Chinese Medicine Times : Keeping You Informed

Chinese Medicine Times : Keeping You Informed

Low-Level Laser Therapy in Pediatric Bell's Palsy: Case Report in a 3-Year Old Child

Source: http://www.ncbi.nlm.nih.gov/pubmed/23140111

Abstract

Abstract Objectives: The objective of this study was to apply low-level laser therapy (LLLT) to accelerate the recovery process of a child patient with Bell's palsy (BP). Design: This was a prospective study. Subject: The subject was a 3-year-old boy with a sudden onset of facial asymmetry due to an unknown cause. Materials and methods: The low-level laser source used was a gallium aluminum arsenide semiconductor diode laser device (660 nm and 780 nm). No steroids or other medications were given to the child.
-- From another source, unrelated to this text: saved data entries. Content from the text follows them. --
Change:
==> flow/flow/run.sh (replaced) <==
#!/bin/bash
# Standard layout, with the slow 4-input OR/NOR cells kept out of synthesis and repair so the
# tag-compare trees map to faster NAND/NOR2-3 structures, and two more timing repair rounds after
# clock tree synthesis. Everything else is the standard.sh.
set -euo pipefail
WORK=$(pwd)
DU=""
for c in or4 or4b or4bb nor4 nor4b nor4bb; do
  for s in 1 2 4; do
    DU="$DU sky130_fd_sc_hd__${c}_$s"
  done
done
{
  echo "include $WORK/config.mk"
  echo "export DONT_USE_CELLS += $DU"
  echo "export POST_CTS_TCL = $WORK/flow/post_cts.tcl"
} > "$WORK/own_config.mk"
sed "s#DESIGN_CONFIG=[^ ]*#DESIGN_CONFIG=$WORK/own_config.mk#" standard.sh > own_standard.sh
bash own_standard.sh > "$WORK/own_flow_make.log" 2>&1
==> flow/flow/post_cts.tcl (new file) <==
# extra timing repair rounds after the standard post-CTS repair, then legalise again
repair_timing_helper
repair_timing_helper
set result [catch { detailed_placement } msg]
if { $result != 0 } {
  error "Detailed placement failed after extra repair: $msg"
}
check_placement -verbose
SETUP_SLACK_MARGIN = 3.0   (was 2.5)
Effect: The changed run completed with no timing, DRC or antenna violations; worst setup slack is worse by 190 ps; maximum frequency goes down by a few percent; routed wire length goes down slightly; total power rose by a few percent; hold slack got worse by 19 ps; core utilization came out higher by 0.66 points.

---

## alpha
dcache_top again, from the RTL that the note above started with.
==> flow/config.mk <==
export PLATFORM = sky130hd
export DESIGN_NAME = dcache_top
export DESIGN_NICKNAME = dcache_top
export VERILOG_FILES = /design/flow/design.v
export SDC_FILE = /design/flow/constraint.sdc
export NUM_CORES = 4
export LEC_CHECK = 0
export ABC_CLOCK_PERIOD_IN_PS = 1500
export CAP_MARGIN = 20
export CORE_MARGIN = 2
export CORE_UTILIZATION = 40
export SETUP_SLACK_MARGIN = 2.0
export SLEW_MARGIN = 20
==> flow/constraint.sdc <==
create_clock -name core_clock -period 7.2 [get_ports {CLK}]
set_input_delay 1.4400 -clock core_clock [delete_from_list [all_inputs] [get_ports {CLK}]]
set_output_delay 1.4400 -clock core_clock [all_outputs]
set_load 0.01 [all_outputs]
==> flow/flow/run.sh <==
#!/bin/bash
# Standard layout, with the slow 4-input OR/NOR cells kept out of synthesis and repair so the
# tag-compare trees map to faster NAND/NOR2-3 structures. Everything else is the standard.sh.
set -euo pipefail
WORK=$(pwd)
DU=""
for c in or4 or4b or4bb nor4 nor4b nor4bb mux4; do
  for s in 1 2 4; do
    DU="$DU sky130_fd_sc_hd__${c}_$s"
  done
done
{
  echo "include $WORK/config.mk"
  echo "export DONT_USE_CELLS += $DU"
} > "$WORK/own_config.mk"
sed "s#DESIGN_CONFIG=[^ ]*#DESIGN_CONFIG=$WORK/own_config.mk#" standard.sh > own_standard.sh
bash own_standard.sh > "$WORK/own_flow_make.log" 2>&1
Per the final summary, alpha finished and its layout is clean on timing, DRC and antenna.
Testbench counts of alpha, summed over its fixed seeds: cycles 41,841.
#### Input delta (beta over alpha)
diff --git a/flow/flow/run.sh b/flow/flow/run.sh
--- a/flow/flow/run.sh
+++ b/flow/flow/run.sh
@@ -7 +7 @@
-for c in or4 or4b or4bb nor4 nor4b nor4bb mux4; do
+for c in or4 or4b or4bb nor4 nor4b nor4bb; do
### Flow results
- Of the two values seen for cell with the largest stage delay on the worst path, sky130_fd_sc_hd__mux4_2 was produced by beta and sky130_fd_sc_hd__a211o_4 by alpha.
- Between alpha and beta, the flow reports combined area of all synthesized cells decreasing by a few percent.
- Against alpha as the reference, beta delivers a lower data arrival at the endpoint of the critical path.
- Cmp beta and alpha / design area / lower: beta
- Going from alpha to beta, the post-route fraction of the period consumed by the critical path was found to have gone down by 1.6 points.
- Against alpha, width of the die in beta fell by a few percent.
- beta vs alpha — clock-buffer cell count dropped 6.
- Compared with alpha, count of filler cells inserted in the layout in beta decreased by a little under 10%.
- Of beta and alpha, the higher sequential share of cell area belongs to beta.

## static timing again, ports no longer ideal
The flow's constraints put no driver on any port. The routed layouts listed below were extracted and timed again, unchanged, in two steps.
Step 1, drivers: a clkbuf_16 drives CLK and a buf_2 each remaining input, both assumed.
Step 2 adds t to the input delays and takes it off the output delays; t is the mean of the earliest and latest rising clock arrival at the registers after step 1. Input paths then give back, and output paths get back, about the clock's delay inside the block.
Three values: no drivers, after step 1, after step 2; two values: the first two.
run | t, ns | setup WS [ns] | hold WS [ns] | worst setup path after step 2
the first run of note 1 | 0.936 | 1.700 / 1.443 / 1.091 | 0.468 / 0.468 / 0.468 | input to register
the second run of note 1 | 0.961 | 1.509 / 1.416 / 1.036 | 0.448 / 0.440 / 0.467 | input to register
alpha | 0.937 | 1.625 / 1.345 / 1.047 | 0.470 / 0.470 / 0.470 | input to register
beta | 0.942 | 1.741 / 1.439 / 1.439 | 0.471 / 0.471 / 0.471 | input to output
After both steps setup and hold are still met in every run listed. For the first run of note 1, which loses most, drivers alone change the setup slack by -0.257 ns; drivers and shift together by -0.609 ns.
The laser beam with a 0.04-cm(2) spot area, and an aperture with approximately 1-mm diameter, was applied in a continuous emission mode in direct contact with the facial area. The duration of a laser session was between 15 and 30 minutes, depending on the chosen points and the area being treated. Light was applied 10 seconds per point on a maximum number of 80 points, when the entire affected (right) side of the face was irradiated, based on the small laser beam spot size. According to the acupuncture literature, this treatment could also be carried out using 10-20 Chinese acupuncture points, located unilaterally on the face. In this case study, more points were used because the entire affected side of the face (a large area) was irradiated instead of using acupuncture points. Outcome measures: The House-Brackmann grading system was used to monitor the evolution of facial nerve motor function. Photographs were taken after every session, always using the same camera and the same magnitude. The 3-year-old boy recovered completely from BP after 11 sessions of LLLT. There were 4 sessions a week for the first 2 weeks, and the total treatment time was 3 weeks. Results: The result of this study was the improvement of facial movement and facial symmetry, with complete reestablishment to normality. Conclusions: LLLT may be an alternative to speed up facial normality in pediatric BP.